Meanwhile, rebellious army Captain Frank Dux (Van Damme) is so anxious to attend this event that he goes AWOL. Needless to say, this slightly irritates his commanding officer, who dispatches agents Helmer and Rawlins (Norman Burton, Forest Whitaker) the world’s worst CID officers, to bring him back. It’s never explained why Dux is so important that the Army needs to send two guys halfway across the globe on an unlimited budget to find him. It is also never explained why two guys as stupid as Helmer and Rawlins are worthy of such a responsibility. But it’s mildly amusing to see them try, and you seriously wouldn’t believe how huge tasers were back in 1988.

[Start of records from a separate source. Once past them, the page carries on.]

==> src/hdl/uvs_pkg.sv <==
// uvs_pkg: shared types and constants of the unique value stack.
// No dependencies; imported by the channel interfaces and the core.
`default_nettype none

package uvs_pkg;

    localparam int FUNC_W   = 3;
    localparam int VALUE_W  = 16;
    localparam int RESULT_W = 16;
    localparam int POS_W    = 4;
    localparam int STATUS_W = 3;
    localparam int COUNT_W  = 5;

    typedef enum logic [FUNC_W-1:0] {
        FN_PUSH   = 3'd0,
        FN_POP    = 3'd1,
        FN_PEEK   = 3'd2,
        FN_REMOVE = 3'd3,
        FN_FIND   = 3'd4
    } t_func;

    typedef enum logic [STATUS_W-1:0] {
        ST_OK      = 3'd0,
        ST_EMPTY   = 3'd1,
        ST_FULL    = 3'd2,
        ST_DUP     = 3'd3,
        ST_MISSING = 3'd4
    } t_status;

    typedef enum logic [2:0] {
        S_IDLE,
        S_SCAN,
        S_SHIFT,
        S_TOP_RD,
        S_TOP_WAIT,
        S_EMIT
    } t_state;

endpackage

`default_nettype wire

==> src/hdl/uvs_if.sv <==
// uvs_in_if / uvs_out_if: valid/ready channels of the unique value stack.
// Depends on uvs_pkg for the field widths.
`default_nettype none

interface uvs_in_if import uvs_pkg::*; ();
    logic               valid;
    logic               ready;
    logic [FUNC_W-1:0]  func;
    logic [VALUE_W-1:0] value;

    modport source (output valid, output func, output value, input ready);
    modport sink   (input valid, input func, input value, output ready);
endinterface

interface uvs_out_if import uvs_pkg::*; ();
    logic                valid;
    logic                ready;
    logic [RESULT_W-1:0] result_value;
    logic [POS_W-1:0]    position;
    logic                found;
    logic [STATUS_W-1:0] status;
    logic [COUNT_W-1:0]  entry_count;
    logic                is_empty;

    modport source (output valid, output result_value, output position, output found,
                    output status, output entry_count, output is_empty, input ready);
    modport sink   (input valid, input result_value, input position, input found,
                    input status, input entry_count, input is_empty, output ready);
endinterface

`default_nettype wire

==> src/hdl/unique_value_stack_core.sv <==
// unique_value_stack_core: stack of distinct values with remove and find by value.
// Depends on uvs_pkg and on uvs_in_if / uvs_out_if.
//
//  - i_in carries one command word per handshake (func, value); o_out returns
//    one result word per command (result_value, position, found, status,
//    entry_count, is_empty).
//  - Entries live in one memory with a registered read. Push, remove
//    and find walk the stored entries from the bottom, one read per cycle.
//  - From command accept to the result in the output register: pop / peek
//    read the top entry (no read when empty), push / find scan until a hit
//    or the fill count, remove scans and then shifts the entries above the hit
//    down (search and shift together walk the entries once through the one
//    read port), unused func codes go straight to the result. The next
//    command is taken the cycle after the result is loaded.
//  - i_in.ready is high only while the sequencer is idle, so the next command
//    is taken while the previous result still waits in the output register.
//    If the receiver stalls, the following result is held in the sequencer
//    until the output register frees up.
//  - Synchronous active-low reset empties the stack and drops a pending result;
//    memory is not cleared, only entries below the fill count are read.
`default_nettype none

module unique_value_stack_core
    import uvs_pkg::*;
#(
    parameter int DEPTH       = 16,
    parameter int VALUE_WIDTH = 16
) (
    input  wire        i_clk,
    input  wire        i_rst_n,
    uvs_in_if.sink     i_in,
    uvs_out_if.source  o_out
);

    localparam int IDX_W = (DEPTH > 1) ? $clog2(DEPTH) : 1;
    localparam int CNT_W = $clog2(DEPTH + 1);

    // entry storage
    logic [VALUE_WIDTH-1:0] mem [DEPTH];

    // sequencer state
    t_state                 r_state, n_state;
    t_func                  r_func, n_func;
    logic [VALUE_WIDTH-1:0] r_val, n_val;
    logic [CNT_W-1:0]       r_count, n_count;
    logic [CNT_W-1:0]       r_addr, n_addr;   // next address to read
    logic                   r_pend, n_pend;   // read in flight
    logic [IDX_W-1:0]       r_pidx, n_pidx;   // address of read in flight
    logic [VALUE_WIDTH-1:0] r_rd_data;

    // result under construction
    logic [VALUE_WIDTH-1:0] r_res, n_res;
    logic [IDX_W-1:0]       r_pos, n_pos;
    logic                   r_fnd, n_fnd;
    t_status                r_status, n_status;

    // output register
    logic                r_o_valid, n_o_valid;
    logic [RESULT_W-1:0] r_o_res;
    logic [POS_W-1:0]    r_o_pos;
    logic                r_o_fnd;
    t_status             r_o_status;
    logic [COUNT_W-1:0]  r_o_count;
    logic                r_o_empty;

    // memory port controls
    logic                   rd_en;
    logic [IDX_W-1:0]       rd_addr;
    logic                   wr_en;
    logic [IDX_W-1:0]       wr_addr;
    logic [VALUE_WIDTH-1:0] wr_data;

    logic                   accept;
    logic                   can_emit;
    logic                   load_out;
    logic                   hit;
    logic                   scan_end;
    logic [31:0]            in_ext;
    logic [31:0]            res_ext;
    logic [31:0]            pos_ext;
    logic [31:0]            cnt_ext;

    assign accept   = i_in.valid && i_in.ready;
    assign can_emit = !r_o_valid || o_out.ready;
    assign load_out = (r_state == S_EMIT) && can_emit;
    assign hit      = r_pend && (r_rd_data == r_val);
    assign scan_end = !hit && (r_addr == r_count);
    assign in_ext   = 32'(i_in.value);
    assign res_ext  = 32'(r_res);
    assign pos_ext  = 32'(r_pos);
    assign cnt_ext  = 32'(r_count);

    assign i_in.ready = (r_state == S_IDLE);

    // next state
    always_comb begin
        n_state = r_state;
        unique case (r_state)
            S_IDLE: begin
                if (accept) begin
                    case (t_func'(i_in.func))
                        FN_PUSH, FN_REMOVE, FN_FIND: n_state = S_SCAN;
                        FN_POP, FN_PEEK:             n_state = S_TOP_RD;
                        default:                     n_state = S_EMIT;
                    endcase
                end
            end
            S_SCAN: begin
                if (hit) begin
                    n_state = (r_func == FN_REMOVE) ? S_SHIFT : S_EMIT;
                end else if (scan_end) begin
                    n_state = S_EMIT;
                end
            end
            S_SHIFT: begin
                if (r_addr == r_count) begin
                    n_state = S_EMIT;
                end
            end
            S_TOP_RD: begin
                n_state = (r_count == '0) ? S_EMIT : S_TOP_WAIT;
            end
            S_TOP_WAIT: begin
                n_state = S_EMIT;
            end
            S_EMIT: begin
                if (can_emit) begin
                    n_state = S_IDLE;
                end
            end
            default: n_state = S_IDLE;
        endcase
    end

    // datapath and memory controls
    always_comb begin
        n_func   = r_func;
        n_val    = r_val;
        n_count  = r_count;
        n_addr   = r_addr;
        n_pend   = 1'b0;
        n_pidx   = r_pidx;
        n_res    = r_res;
        n_pos    = r_pos;
        n_fnd    = r_fnd;
        n_status = r_status;
        rd_en    = 1'b0;
        rd_addr  = r_addr[IDX_W-1:0];
        wr_en    = 1'b0;
        wr_addr  = r_count[IDX_W-1:0];
        wr_data  = r_val;

        unique case (r_state)
            S_IDLE: begin
                if (accept) begin
                    n_func   = t_func'(i_in.func);
                    n_val    = in_ext[VALUE_WIDTH-1:0];
                    n_addr   = '0;
                    n_res    = '0;
                    n_pos    = '0;
                    n_fnd    = 1'b0;
                    n_status = ST_OK;
                end
            end
            S_SCAN: begin
                if (hit) begin
                    case (r_func)
                        FN_PUSH: n_status = ST_DUP;
                        FN_REMOVE: begin
                            n_res  = r_val;
                            n_addr = CNT_W'(r_pidx) + CNT_W'(1);
                        end
                        default: begin
                            n_res = r_val;
                            n_pos = r_pidx;
                            n_fnd = 1'b1;
                        end
                    endcase
                end else if (scan_end) begin
                    if (r_func == FN_PUSH) begin
                        if (r_count == CNT_W'(DEPTH)) begin
                            n_status = ST_FULL;
                        end else begin
                            wr_en   = 1'b1;
                            n_count = r_count + CNT_W'(1);
                            n_res   = r_val;
                        end
                    end else begin
                        n_status = ST_MISSING;
                    end
                end else begin
                    rd_en  = 1'b1;
                    n_pend = 1'b1;
                    n_pidx = r_addr[IDX_W-1:0];
                    n_addr = r_addr + CNT_W'(1);
                end
            end
            S_SHIFT: begin
                // entry at r_pidx moves down one slot
                if (r_pend) begin
                    wr_en   = 1'b1;
                    wr_addr = r_pidx - IDX_W'(1);
                    wr_data = r_rd_data;
                end
                if (r_addr == r_count) begin
                    n_count = r_count - CNT_W'(1);
                end else begin
                    rd_en  = 1'b1;
                    n_pend = 1'b1;
                    n_pidx = r_addr[IDX_W-1:0];
                    n_addr = r_addr + CNT_W'(1);
                end
            end
            S_TOP_RD: begin
                if (r_count == '0) begin
                    n_status = ST_EMPTY;
                end else begin
                    rd_en   = 1'b1;
                    rd_addr = IDX_W'(r_count - CNT_W'(1));
                end
            end
            S_TOP_WAIT: begin
                n_res = r_rd_data;
                if (r_func == FN_POP) begin
                    n_count = r_count - CNT_W'(1);
                end
            end
            S_EMIT: begin
            end
            default: begin
            end
        endcase
    end

    // output register handshake
    always_comb begin
        n_o_valid = r_o_valid;
        if (o_out.ready) begin
            n_o_valid = 1'b0;
        end
        if (load_out) begin
            n_o_valid = 1'b1;
        end
    end

    // memory: registered read, synchronous write
    always_ff @(posedge i_clk) begin
        if (wr_en) begin
            mem[wr_addr] <= wr_data;
        end
        if (rd_en) begin
            r_rd_data <= mem[rd_addr];
        end
    end

    // control registers
    always_ff @(posedge i_clk) begin
        if (!i_rst_n) begin
            r_state   <= S_IDLE;
            r_count   <= '0;
            r_pend    <= 1'b0;
            r_o_valid <= 1'b0;
        end else begin
            r_state   <= n_state;
            r_count   <= n_count;
            r_pend    <= n_pend;
            r_o_valid <= n_o_valid;
        end
    end

    // payload registers
    always_ff @(posedge i_clk) begin
        r_func   <= n_func;
        r_val    <= n_val;
        r_addr   <= n_addr;
        r_pidx   <= n_pidx;
        r_res    <= n_res;
        r_pos    <= n_pos;
        r_fnd    <= n_fnd;
        r_status <= n_status;
        if (load_out) begin
            r_o_res    <= res_ext[RESULT_W-1:0];
            r_o_pos    <= pos_ext[POS_W-1:0];
            r_o_fnd    <= r_fnd;
            r_o_status <= r_status;
            r_o_count  <= cnt_ext[COUNT_W-1:0];
            r_o_empty  <= (r_count == '0);
        end
    end

    assign o_out.valid        = r_o_valid;
    assign o_out.result_value = r_o_res;
    assign o_out.position     = r_o_pos;
    assign o_out.found        = r_o_fnd;
    assign o_out.status       = r_o_status;
    assign o_out.entry_count  = r_o_count;
    assign o_out.is_empty     = r_o_empty;

`ifndef SYNTHESIS
    a_count_bound: assert property (@(posedge i_clk) disable iff (!i_rst_n)
        r_count <= CNT_W'(DEPTH))
        else $error("fill count above depth");

    a_no_write_idle: assert property (@(posedge i_clk) disable iff (!i_rst_n)
        !(wr_en && (r_state == S_IDLE || r_state == S_EMIT)))
        else $error("memory write outside an operation");

    a_bad_status_zero: assert property (@(posedge i_clk) disable iff (!i_rst_n)
        (r_o_valid && r_o_status != ST_OK) |-> (r_o_res == '0 && !r_o_fnd))
        else $error("failed operation returned a value");

    a_shift_read_ahead: assert property (@(posedge i_clk) disable iff (!i_rst_n)
        (r_state == S_SHIFT && r_pend && rd_en) |-> (rd_addr != wr_addr))
        else $error("shift read collides with write");

    a_emit_once: assert property (@(posedge i_clk) disable iff (!i_rst_n)
        load_out |=> (r_state == S_IDLE && r_o_valid))
        else $error("result not held after load");
`endif

endmodule

`default_nettype wire
==> src/flat_wrapper.sv <==
// flat-port wrapper written by rule: the top's interface ports become plain ports
module unique_value_stack_core_flat import uvs_pkg::*;
#(
    parameter int DEPTH       = 16,
    parameter int VALUE_WIDTH = 16
)
  (i_clk, i_rst_n, i_in_valid, i_in_func, i_in_value, i_in_ready, o_out_valid, o_out_result_value, o_out_position, o_out_found, o_out_status, o_out_entry_count, o_out_is_empty, o_out_ready);
  uvs_in_if i_in_i ();
  uvs_out_if o_out_i ();
  input  wire i_clk;
  input  wire i_rst_n;
  input wire logic [$bits(i_in_i.valid)-1:0] i_in_valid;
  input wire logic [$bits(i_in_i.func)-1:0] i_in_func;
  input wire logic [$bits(i_in_i.value)-1:0] i_in_value;
  output wire logic [$bits(i_in_i.ready)-1:0] i_in_ready;
  output wire logic [$bits(o_out_i.valid)-1:0] o_out_valid;
  output wire logic [$bits(o_out_i.result_value)-1:0] o_out_result_value;
  output wire logic [$bits(o_out_i.position)-1:0] o_out_position;
  output wire logic [$bits(o_out_i.found)-1:0] o_out_found;
  output wire logic [$bits(o_out_i.status)-1:0] o_out_status;
  output wire logic [$bits(o_out_i.entry_count)-1:0] o_out_entry_count;
  output wire logic [$bits(o_out_i.is_empty)-1:0] o_out_is_empty;
  input wire logic [$bits(o_out_i.ready)-1:0] o_out_ready;
  assign i_in_i.valid = i_in_valid;
  assign i_in_i.func = i_in_func;
  assign i_in_i.value = i_in_value;
  assign i_in_ready = i_in_i.ready;
  assign o_out_valid = o_out_i.valid;
  assign o_out_result_value = o_out_i.result_value;
  assign o_out_position = o_out_i.position;
  assign o_out_found = o_out_i.found;
  assign o_out_status = o_out_i.status;
  assign o_out_entry_count = o_out_i.entry_count;
  assign o_out_is_empty = o_out_i.is_empty;
  assign o_out_i.ready = o_out_ready;
  unique_value_stack_core #(.DEPTH(DEPTH), .VALUE_WIDTH(VALUE_WIDTH)) u_core (.i_clk(i_clk), .i_rst_n(i_rst_n), .i_in(i_in_i), .o_out(o_out_i));
endmodule
==> config.mk <==
export PLATFORM = sky130hd
export DESIGN_NAME = unique_value_stack_core_flat
export DESIGN_NICKNAME = d
export VERILOG_FILES = /design/src/hdl/uvs_pkg.sv /design/src/hdl/uvs_if.sv /design/src/hdl/unique_value_stack_core.sv /design/src/flat_wrapper.sv
export SDC_FILE = /design/constraint.sdc
export NUM_CORES = 1
export LEC_CHECK = 0
export ABC_AREA = 1
export BUFFER_PORTS_ARGS = -buffer_cell sky130_fd_sc_hd__buf_2
export CELL_PAD_IN_SITES_DETAIL_PLACEMENT = 1
export CELL_PAD_IN_SITES_GLOBAL_PLACEMENT = 1
export CORE_MARGIN = 2
export CORE_UTILIZATION = 47
export DETAILED_ROUTE_END_ITERATION = 8
export PLACE_DENSITY = 0.8
export SLEW_MARGIN = 20
export SYNTH_ARGS = -nofsm -noshare
export SYNTH_HDL_FRONTEND = slang
export SYNTH_SLANG_ARGS = --single-unit
export TNS_END_PERCENT = 50
==> constraint.sdc <==
create_clock -name i_clk -period 7.8 [get_ports i_clk]
set_input_delay 0.39 -clock i_clk [delete_from_list [all_inputs] [get_ports i_clk]]
set_output_delay 0.39 -clock i_clk [all_outputs]
set_load 0.01 [all_outputs]
# ---- After elaboration in Yosys (flattened, before gate mapping)
# Memories as Yosys holds them, arrays and structs flattened. A register that Yosys moved wholly into a read port is not among the register bits.
# Index checks and enable logic that the tools add are counted.
dict set report word_totals {
  ff_bits 92
  latchBits 0
  ramBits 256
  rom_bits 0
  inputBits 23
  out_inout_bits 32
  word_cells 159
  n_memories 1
}
# memory depth width rd rd_ports_with_merged_regs write_ports line
set memory_table {}
lappend memory_table {u_core.mem 16 16 1 1 1 unique_value_stack_core.sv:39} ;# logic [VALUE_WIDTH-1:0] mem [DEPTH];
dict set report op_classes {
  add_sub_neg 5
  multipliers 0
  n_div 0
  n_lt_le_gt_ge 0
  eq_ne 35
  shifts 0
  muxes 71
  n_bitwise 0
  reduce_logical 29
}
# op count
set op_table {}
lappend op_table {{16-bit 2-to-1 mux} 8}
lappend op_table {{5-bit 2-to-1 mux} 11}
lappend op_table {{16-bit one-hot mux with 3 select lines} 1}
lappend op_table {{4-bit 2-to-1 mux} 10}
lappend op_table {{3-bit 2-to-1 mux} 13}
lappend op_table {{5-bit one-hot mux with 3 select lines} 2}
lappend op_table {{3-bit one-hot mux with 6 select lines} 1}
lappend op_table {{1-bit 2-to-1 mux} 17}
lappend op_table {{16-bit == test} 1}
lappend op_table {{4-bit one-hot mux with 2 select lines} 2}
lappend op_table {{3-bit by 2-bit == test with 1-bit output (second input constant)} 5}
lappend op_table {{2-bit by 1-bit inequality test with 1-bit output (second input constant)} 7}
lappend op_table {{2-bit inequality test (second input constant)} 6}
lappend op_table {{4-bit AND reduction} 3}
lappend op_table {{6-bit AND reduction} 2}
lappend op_table {{3-bit nonzero test} 4}
lappend op_table {{5-bit by 1-bit adder with 5-bit output (second input constant)} 2}
lappend op_table {{3-bit by 1-bit == test with 1-bit output (second input constant)} 3}
lappend op_table {{3-bit == test (second input constant)} 3}
lappend op_table {{3-bit zero test} 3}
lappend op_table {{3-bit inequality test (second input constant)} 3}
lappend op_table {{3-bit one-hot mux with 3 select lines} 1}
lappend op_table {{7-bit AND reduction} 1}
lappend op_table {{3-bit by 1-bit inequality test with 1-bit output (second input constant)} 2}
lappend op_table {{other kinds (19)} 29}

# ---- Logic depth before layout (Yosys ltp)
dict set report logic_depth {
  word_depth 9
  depth_mapped 15
  mapped_depth_nobuf 13
}

# ---- Worst setup path after synthesis
# Ideal clock, no wire load.
dict set report synth_timing {
  path_kind {reg2reg}
  start {register u_core.r_addr[0]}
  end {memory u_core.mem[0][0] (enable)}
  setup_time_ps 388
  arrival_time_ps 2136
  required_time_ps 7412
  slack_ps 5275
  stages_incl_launch_ff 10
  n_path_buf 0
  period_less_slack_ps 2525
  path_cell_list {edfxtp_1 inv_1 nand2_1 a21oi_1 nand3_1 inv_1 nand2_1 o21ai_1 nand3_1 nor2_1}
}
dict set report synth_between {
  elab_chain_len 7
}
# element line
set synth_lines {}
lappend synth_lines {{from (decl)} unique_value_stack_core.sv:46} ;# logic [CNT_W-1:0] r_addr, n_addr;
lappend synth_lines {{from (signal assigned)} unique_value_stack_core.sv:275} ;# r_addr <= n_addr;
lappend synth_lines {{5-bit == test} unique_value_stack_core.sv:87} ;# assign scan_end = !hit && (r_addr == r_count);
lappend synth_lines {{1-bit logical AND} unique_value_stack_core.sv:87}
lappend synth_lines {{1-bit 2-to-1 mux} unique_value_stack_core.sv:179} ;# end else if (scan_end) begin
lappend synth_lines {{1-bit 2-to-1 mux} unique_value_stack_core.sv:166} ;# if (hit) begin
lappend synth_lines {{1-bit one-hot mux with 2 select lines} unique_value_stack_core.sv:153} ;# unique case (r_state)
lappend synth_lines {{1-bit 2-to-1 mux} unique_value_stack_core.sv:248} ;# if (wr_en) begin
lappend synth_lines {{1-bit 2-to-1 mux (implied by the code)} unique_value_stack_core.sv:249} ;# mem[wr_addr] <= wr_data;
lappend synth_lines {{to (decl)} unique_value_stack_core.sv:39}
# Every way passes these cells.

# ---- Final worst setup path
dict set report layout_timing {
  start {register u_core.r_state[2]}
  end {memory u_core.mem[0][5] (enable)}
}
dict set report layout_between {
  elab_chain_len 4
  word_cells_on_any_way 6
}
# element line
set layout_lines {}
lappend layout_lines {{from (decl)} unique_value_stack_core.sv:42} ;# t_state r_state, n_state;
lappend layout_lines {{from (signal assigned)} unique_value_stack_core.sv:264} ;# r_state <= n_state;
lappend layout_lines {{3-bit by 2-bit == test with 1-bit output / 3-bit by 1-bit == test with 1-bit output (equally long branches)} unique_value_stack_core.sv:153}
lappend layout_lines {{1-bit one-hot mux with 2 select lines} unique_value_stack_core.sv:153}
lappend layout_lines {{1-bit 2-to-1 mux} unique_value_stack_core.sv:248}
lappend layout_lines {{1-bit 2-to-1 mux (implied by the code)} unique_value_stack_core.sv:249}
# Parallel ways exist; a longest one is shown, timed or not.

Frank’s interest in the Kumite stems from his time as a child, when he apparently hung with some bad seeds. On one occasion, they break into a Japanese family’s home to steal all the cool swords and stuff, but lose their nerve and bug out. Frank stays behind to tidy up (because he’s not like the other kids, you see) and is apprehended by the kindly Mr. Tanaka (Roy Chiao). Tanaka agrees not to press charges if Frank will agree to years of brutal martial arts training alongside Tanaka’s son, who hopes one day to compete in the Kumite. The agreement is made, but when Tanaka’s son suddenly dies (probably from being beaten to death), Frank decides to honor his new foster family by aspiring to take the boy’s place (as any normal teen would do.